This robot crawls up your butt to examine your colon


Originally published at:

New game played using sensor that you swallow

Rule 34 awaits…


> Nobody looks forward to this.

Nobody? Asking for a friend.


Butt-probing robot?


I had my first ever colonoscopy last year, and the awesome doctor who performed the procedure (who let me watch, and was cracking jokes about butts and poop the whole time) said “I’ve been doing this for about twenty years, and I’ve had my little camera up thousands of buttholes. And I will tell you right now that colonoscopies are ridiculous. Fasting and prepping for days so you can have a camera shoved up your butt? What is this? Within five years we’ll either have a tiny robot sliding up there or – even better – you should just swallow a little pill that takes pictures of your colon as it goes through it.”

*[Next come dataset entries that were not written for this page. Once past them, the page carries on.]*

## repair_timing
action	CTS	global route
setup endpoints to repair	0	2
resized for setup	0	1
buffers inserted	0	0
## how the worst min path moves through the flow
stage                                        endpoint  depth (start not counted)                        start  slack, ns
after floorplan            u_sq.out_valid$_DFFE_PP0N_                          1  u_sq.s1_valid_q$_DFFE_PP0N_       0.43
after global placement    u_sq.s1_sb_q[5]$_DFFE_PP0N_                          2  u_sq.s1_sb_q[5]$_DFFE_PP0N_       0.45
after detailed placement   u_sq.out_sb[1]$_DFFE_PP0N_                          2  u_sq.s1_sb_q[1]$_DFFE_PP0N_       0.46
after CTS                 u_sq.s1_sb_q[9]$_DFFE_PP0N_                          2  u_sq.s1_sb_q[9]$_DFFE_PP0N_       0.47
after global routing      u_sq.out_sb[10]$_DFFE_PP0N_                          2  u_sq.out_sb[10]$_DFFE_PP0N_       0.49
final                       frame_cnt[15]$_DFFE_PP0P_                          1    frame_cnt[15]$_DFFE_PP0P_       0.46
===== src/rtl/fetch_cycle_pkg.sv =====
// Shared pipeline definitions: datapath width, the NOP encoding and the fetch FSM states.
package fetch_cycle_pkg;

  localparam int XLEN = 32;

  // addi x0, x0, 0
  localparam logic [XLEN-1:0] NOP = 32'h0000_0013;

  typedef enum logic [1:0] {
    REQ  = 2'd0,
    WAIT = 2'd1,
    KILL = 2'd2,
    HOLD = 2'd3
  } fetch_state_e;

endpackage
--- src/rtl/rr_priority_arbiter.sv ---
// rr_priority_arbiter
// N-way request arbiter with a registered one-hot grant, binary grant index
// and valid flag. Selection is either fixed priority (highest index wins) or
// round-robin, where the previous winner drops to lowest priority.
// A grant is locked until its owner pulses ack. On ack the arbiter
// re-arbitrates in the same cycle, so back-to-back grants have no idle bubble.

module rr_priority_arbiter #(
    parameter int N  = 8,
    parameter int RR = 1
) (
    input  logic                 clk,
    input  logic                 rst,
    input  logic [N-1:0]         req,
    input  logic                 ack,
    output logic [N-1:0]         grant,
    output logic [$clog2(N)-1:0] grant_idx,
    output logic                 valid
);

    localparam int W = $clog2(N);

    // N held in W+1 bits so that ptr + N - k never overflows before reduction
    localparam logic [W:0] N_EXT = (W+1)'(N);

    typedef enum logic [0:0] {
        ST_IDLE = 1'b0,
        ST_BUSY = 1'b1
    } state_t;

    state_t         state_r;
    state_t         state_s;
    logic [N-1:0]   grant_r;
    logic [N-1:0]   grant_s;
    logic [W-1:0]   idx_r;
    logic [W-1:0]   idx_s;
    logic           valid_r;
    logic           valid_s;
    logic [W-1:0]   ptr_r;
    logic [W-1:0]   ptr_s;

    logic           any_req_s;
    logic [W-1:0]   win_idx_s;
    logic           load_s;
    logic           clear_s;

    // Fixed priority: the highest set request index wins (later hits override)
    function automatic logic [W-1:0] fixed_pick(input logic [N-1:0] r);
        logic [W-1:0] pick;
        pick = {W{1'b0}};
        for (int i = 0; i < N; i++) begin
            if (r[i]) begin
                pick = W'(i);
            end else begin
                pick = pick;
            end
        end
        return pick;
    endfunction

    // Round-robin: search ptr-1, ptr-2, ..., 0, N-1, ..., ptr (mod N).
    // The loop walks from the lowest-priority slot (k = N, which is ptr
    // itself) towards the highest (k = 1), so the last hit is the winner.
    function automatic logic [W-1:0] rr_pick(input logic [N-1:0] r,
                                             input logic [W-1:0] ptr);
        logic [W-1:0] pick;
        logic [W:0]   pos;
        pick = {W{1'b0}};
        for (int k = N; k >= 1; k--) begin
            pos = {1'b0, ptr} + N_EXT - (W+1)'(k);
            if (pos >= N_EXT) begin
                pos = pos - N_EXT;
            end else begin
                pos = pos;
            end
            if (r[pos[W-1:0]]) begin
                pick = pos[W-1:0];
            end else begin
                pick = pick;
            end
        end
        return pick;
    endfunction

    // One-hot decode of a grant index
    function automatic logic [N-1:0] onehot(input logic [W-1:0] idx);
        logic [N-1:0] one;
        one = {{(N-1){1'b0}}, 1'b1};
        return one << idx;
    endfunction

    // Winner selection from the live request vector
    always_comb begin
        any_req_s = |req;
        win_idx_s = {W{1'b0}};
        if (RR != 0) begin
            win_idx_s = rr_pick(req, ptr_r);
        end else begin
            win_idx_s = fixed_pick(req);
        end
    end

    // FSM next-state: decide whether to load a new grant, clear, or hold
    always_comb begin
        state_s = state_r;
        load_s  = 1'b0;
        clear_s = 1'b0;
        case (state_r)
            ST_IDLE: begin
                // ack is meaningless without an owner and is ignored here
                if (any_req_s) begin
                    load_s  = 1'b1;
                    state_s = ST_BUSY;
                end else begin
                    clear_s = 1'b1;
                    state_s = ST_IDLE;
                end
            end
            ST_BUSY: begin
                // req is only looked at on the ack cycle; otherwise frozen
                if (ack) begin
                    if (any_req_s) begin
                        load_s  = 1'b1;
                        state_s = ST_BUSY;
                    end else begin
                        clear_s = 1'b1;
                        state_s = ST_IDLE;
                    end
                end else begin
                    state_s = ST_BUSY;
                end
            end
            default: begin
                clear_s = 1'b1;
                state_s = ST_IDLE;
            end
        endcase
    end

    // Next values of the registered grant outputs and the round-robin pointer
    always_comb begin
        grant_s = grant_r;
        idx_s   = idx_r;
        valid_s = valid_r;
        ptr_s   = ptr_r;
        if (load_s) begin
            grant_s = onehot(win_idx_s);
            idx_s   = win_idx_s;
            valid_s = 1'b1;
            // The winner becomes lowest priority; a lone re-requesting owner
            // simply reloads the same pointer value
            if (RR != 0) begin
                ptr_s = win_idx_s;
            end else begin
                ptr_s = {W{1'b0}};
            end
        end else if (clear_s) begin
            grant_s = {N{1'b0}};
            idx_s   = {W{1'b0}};
            valid_s = 1'b0;
            ptr_s   = ptr_r;
        end else begin
            grant_s = grant_r;
            idx_s   = idx_r;
            valid_s = valid_r;
            ptr_s   = ptr_r;
        end
    end

    // State and output registers; synchronous reset wins over any request
    always_ff @(posedge clk) begin
        if (rst) begin
            state_r <= ST_IDLE;
            grant_r <= {N{1'b0}};
            idx_r   <= {W{1'b0}};
            valid_r <= 1'b0;
            ptr_r   <= {W{1'b0}};
        end else begin
            state_r <= state_s;
            grant_r <= grant_s;
            idx_r   <= idx_s;
            valid_r <= valid_s;
            ptr_r   <= ptr_s;
        end
    end

    assign grant     = grant_r;
    assign grant_idx = idx_r;
    assign valid     = valid_r;

endmodule

--- config.mk ---
export PLATFORM = sky130hd
export DESIGN_NAME = rr_priority_arbiter
export DESIGN_NICKNAME = d
export VERILOG_FILES = /design/src/rtl/rr_priority_arbiter.sv
export SDC_FILE = /design/constraint.sdc
export NUM_CORES = 1
export LEC_CHECK = 0
export BUFFER_PORTS_ARGS = -buffer_cell sky130_fd_sc_hd__buf_2
export CAP_MARGIN = 10
export CORE_MARGIN = 2
export CORE_UTILIZATION = 39
export CTS_CLUSTER_DIAMETER = 30
export CTS_CLUSTER_SIZE = 24
export DETAILED_ROUTE_END_ITERATION = 6
export PLACE_DENSITY = 0.65
export SETUP_SLACK_MARGIN = 0.5
export SYNTH_ARGS = -nofsm -noshare
export SYNTH_HDL_FRONTEND = slang
export SYNTH_SLANG_ARGS = --single-unit
--- constraint.sdc ---
create_clock -name clk -period 3 [get_ports clk]
set_input_delay 0.6 -clock clk [delete_from_list [all_inputs] [get_ports clk]]
set_output_delay 0.6 -clock clk [all_outputs]
set_load 0.05 [all_outputs]
==> summary.md <==
| Metric | Value |
|---|---|
| Status | finished clean |
| Vias | 1650 |
| Ratio of cells with drive above 1 in the final layout | 0.535 |
| Boundary Pins | 23 |
| Critical path class | reg -> reg |
| Worst r2r src | ptr_r[0] |
| Area Overhead vs Synth | 32.8% |
| Mapped Cells | 178 |
| CP Launch Type | register |
| Unrepaired setup endpoints after global routing | true |
| GR Util All Layers | 0.199 |
| Antenna violations before repair | 0 |
| Max-slew headroom | 0.585 |
| First-pass GRT wire length | 8020 um |
| Mapped cell area | roughly 1700 um^2 |
| Latest clock arrival within the worst-skew pair | 0.25 ns |
| Final Hold Vio Count | 0 |
| Fmax | 0.374 GHz |
| HPWL Detailed | 3120 um |
| Final nets | 231 |
| Combinational family with the most area after synthesis | multiplexers |
| # hold bufs at CTS | 0 |
| Core Area | 4290 um^2 |
| Required @ worst endpoint | roughly 3.2 ns |
| Least-Margin Pin Slew | 0.619 ns |
| Setup ws final | 0.325 ns |
| Synth cell types | 53 |
| Sink Count | 16 |
| DIE HEIGHT | 70.1 um |
| Clock Tree Root | clkbuf_8 |
| Total Die Area | 4920 um^2 |
| Final worst-path cycle share | 0.892 |
| Place WS | 0.247 ns |
| Row Count | 24 |
| EDFF count, synth | 0 |
| Gpl congestion | 0.851 |
| Slew Viols, Final | 0 |
| Ys async rst share | 0 |
| PortBufs | 22 |
| Clk pin slew, worst setup/hold paths | 0.06 ns |
| Worst R2R Setup Slack | 0.32 ns |
| Top FF cell, synth | dfxtp_1 |
| Die W | 70.1 um |
| Num CTS Buffers | 3 |
| DR iter-0 viols | 185 |
| Net count after synthesis | 191 |
| Fillers | 377 |
| MaxCap Viol Count | 0 |
| Vias in the first global route | 1595 |
| Synth area leaders | dfxtp_1, mux4_2, mux2i_1, mux2_2, nand2_1 |
| Min-delay src | grant[4] |
| Vias per cell | 6.13 |
| Final setup viols | 0 |
| Synthesized flop and latch total | 16 |
| Max clock buf depth | 2 |
| Initial Util | 0.397 |
| Post-synth top area cell | dfxtp_1 |
| CP Max Fanout | 8 |
| H-Tree Depth | 1 |
| Post-Synth Adder-Cell Area | 0.0147 |
| Avg Cell Area, Syn | roughly 9.6 um^2 |
| Area share of the largest cell type after synthesis | 0.188 |
| Simple-gate area share of the yosys netlist | 0.117 |
| Xor-xnor portion of the synthesized cell area | 0.0191 |
| Largest net degree at the start of global routing | 24 |
| Beginning of the critical path | ptr_r[0] |
| WP data arrival | 2.86 ns |
| Worst Skew | 0.00296 ns |
| CP endpoint kind | register |
| Crit path time final | about 2.7 ns |
| CTS tree | yes |
| DRC Markers | 0 |
| Ant. Diodes | 0 |
| Remaining Overflow, GRT | 0 |
| YS warnings | 0 |
| Routed length per instance | 18.4 um |
| Total wire length | approximately 5000 um |
| Register area share after synthesis | 0.188 |
| Setup_tns | 0 ns |
| Drt pass-1 iters | 4 |
| Synth Area in Compound Gates | 0.234 |
| Min-delay worst type | reg -> reg |
| DRT antenna net count | 0 |
| Post-synthesis mux area share | 0.357 |
==> flip-flops by register name, summed over array words and instances (netlist names) <==
| signal | count |
|---|---|
| grant | 8 |
| ptr_r | 3 |
| valid | 1 |
| grant_idx | 3 |
| state_r | 1 |
==> area by class of cell <==
class | instances | area (um^2) | share of cell area
multi-input combinational | 137 | 1420 | 0.625
tap | 52 | 65.1 | 0.0287
sequential | 16 | 327 | 0.144
inverter | 7 | 33.8 | 0.0149
clock buffer | 4 | 55.1 | 0.0243
timing repair buffer | 53 | 369 | 0.163
==> synthesized netlist by cell type, drive strengths merged, types with 2 or more instances <==
library cell / instances
dfxtp: 16
nand2b: 2
o21ai: 6
a31oi: 2
a22o: 2
o211ai: 4
mux2: 13
nand2: 17
and2: 3
a221o: 3
a32o: 4
o21a: 2
o31ai: 2
o2bb2ai: 2
or4: 2
a21oi: 13
clkbuf: 10
a311oi: 2
buf: 9
and3: 3
inv: 6
nor2b: 2
mux4: 14
ha: 2
mux2i: 13
nor2: 6
==> metal layers <==
| metal | vias up | routed length [um] | GRT usage |
|---|---|---|---|
| met2 | 74 | 2380 | 0.323 |
| met5 | - | 0 | 0 |
| met1 | 801 | 2120 | 0.285 |
| met3 | 6 | 406 | 0.0361 |
| li1 | 769 | - | - |
| met4 | 0 | 31 | 0.0235 |
==> placed cells by master, fill, tap and decap left out, drive strengths merged, types with 2 or more instances in the layout <==
master and count:
a21oi 14, a22o 2, mux4 14, dfxtp 16, a32o 4, nand2b 2
nor2b 2, o21a 2, a31oi 2, buf 53, o21ai 6, ha 2
clkbuf 4, a311oi 2, nor2 6, o211ai 4, o2bb2ai 2, and2 3
inv 6, mux2 13, mux2i 13, and3 3, nand2 17, a221o 3
o31ai 2, or4 2
==> per-stage QoR <==
stage | util | cells | hold WS (ns) | cell area, um^2
floorplan | - | 178 | 0.545 | 1790
global placement | 0.442 | 241 | 0.433 | 1900
detailed placement | 0.442 | 241 | 0.438 | 1900
CTS | 0.496 | 260 | 0.447 | 2130
global route | 0.527 | 269 | 0.464 | 2260
finish | 0.527 | 269 | 0.446 | 2260
==> cell families (layout without fill, tap and decap cells) <==
group,Yosys count,in the layout
xor+xnor,2,2
buf+inv,26,64
fa+ha+maj,2,2
simple gates,40,40
flops,16,16
compound gates,52,53
mux,40,40
==> path summary, 6_finish.rpt <==
path,endpoint,cells after the start
setup / recovery,ptr_r[0],11
hold reg to reg,grant[4],2
hold / removal,grant[4],2
setup reg to reg,ptr_r[0],11
==> what timing repair did <==
action | 4_1_cts | 5_1_grt
resized for setup | 18 | 17
pin swaps | 7 | 14
setup buffers | 14 | 9
gates cloned | 1 | 0
setup endpoints to repair | 14 | 14
==> worst max-delay path: stages, from the launching register on <==
cell	delay, ns
dfxtp_4	0.37
clkinv_4	0.05
ha_4	0.34
buf_6	0.14
mux4_2	0.35
mux2i_4	0.21
o21ai_1	0.08
a222oi_1	0.42
and3_4	0.31
buf_4	0.12
nand2_1	0.08
a21oi_1	0.13
Power is left out: the tool's default activity adds up to more than one toggle a clock period on the data nets, which glitch-free logic cannot reach.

Its the little gripper spikes that bother me.


Does this go up into the small intestine? Because it doesn’t look like this has the capacity to handle the difference in diameter between the large and small intestine.


Can I control it with my phone?


Dammit! Yet another example of robots stealing jobs!


A colonoscopy only involves the large intestine and bowels.


Had my first a few weeks ago… if I never have to do that prep again, it will be too soon. And I’m gonna have to do it again in three years. The procedure itself? Literally blacked out, I couldn’t tell you if it was unpleasant. But the memory of drinking a Big Gulp’s worth of suprep just triggered my gag reflex.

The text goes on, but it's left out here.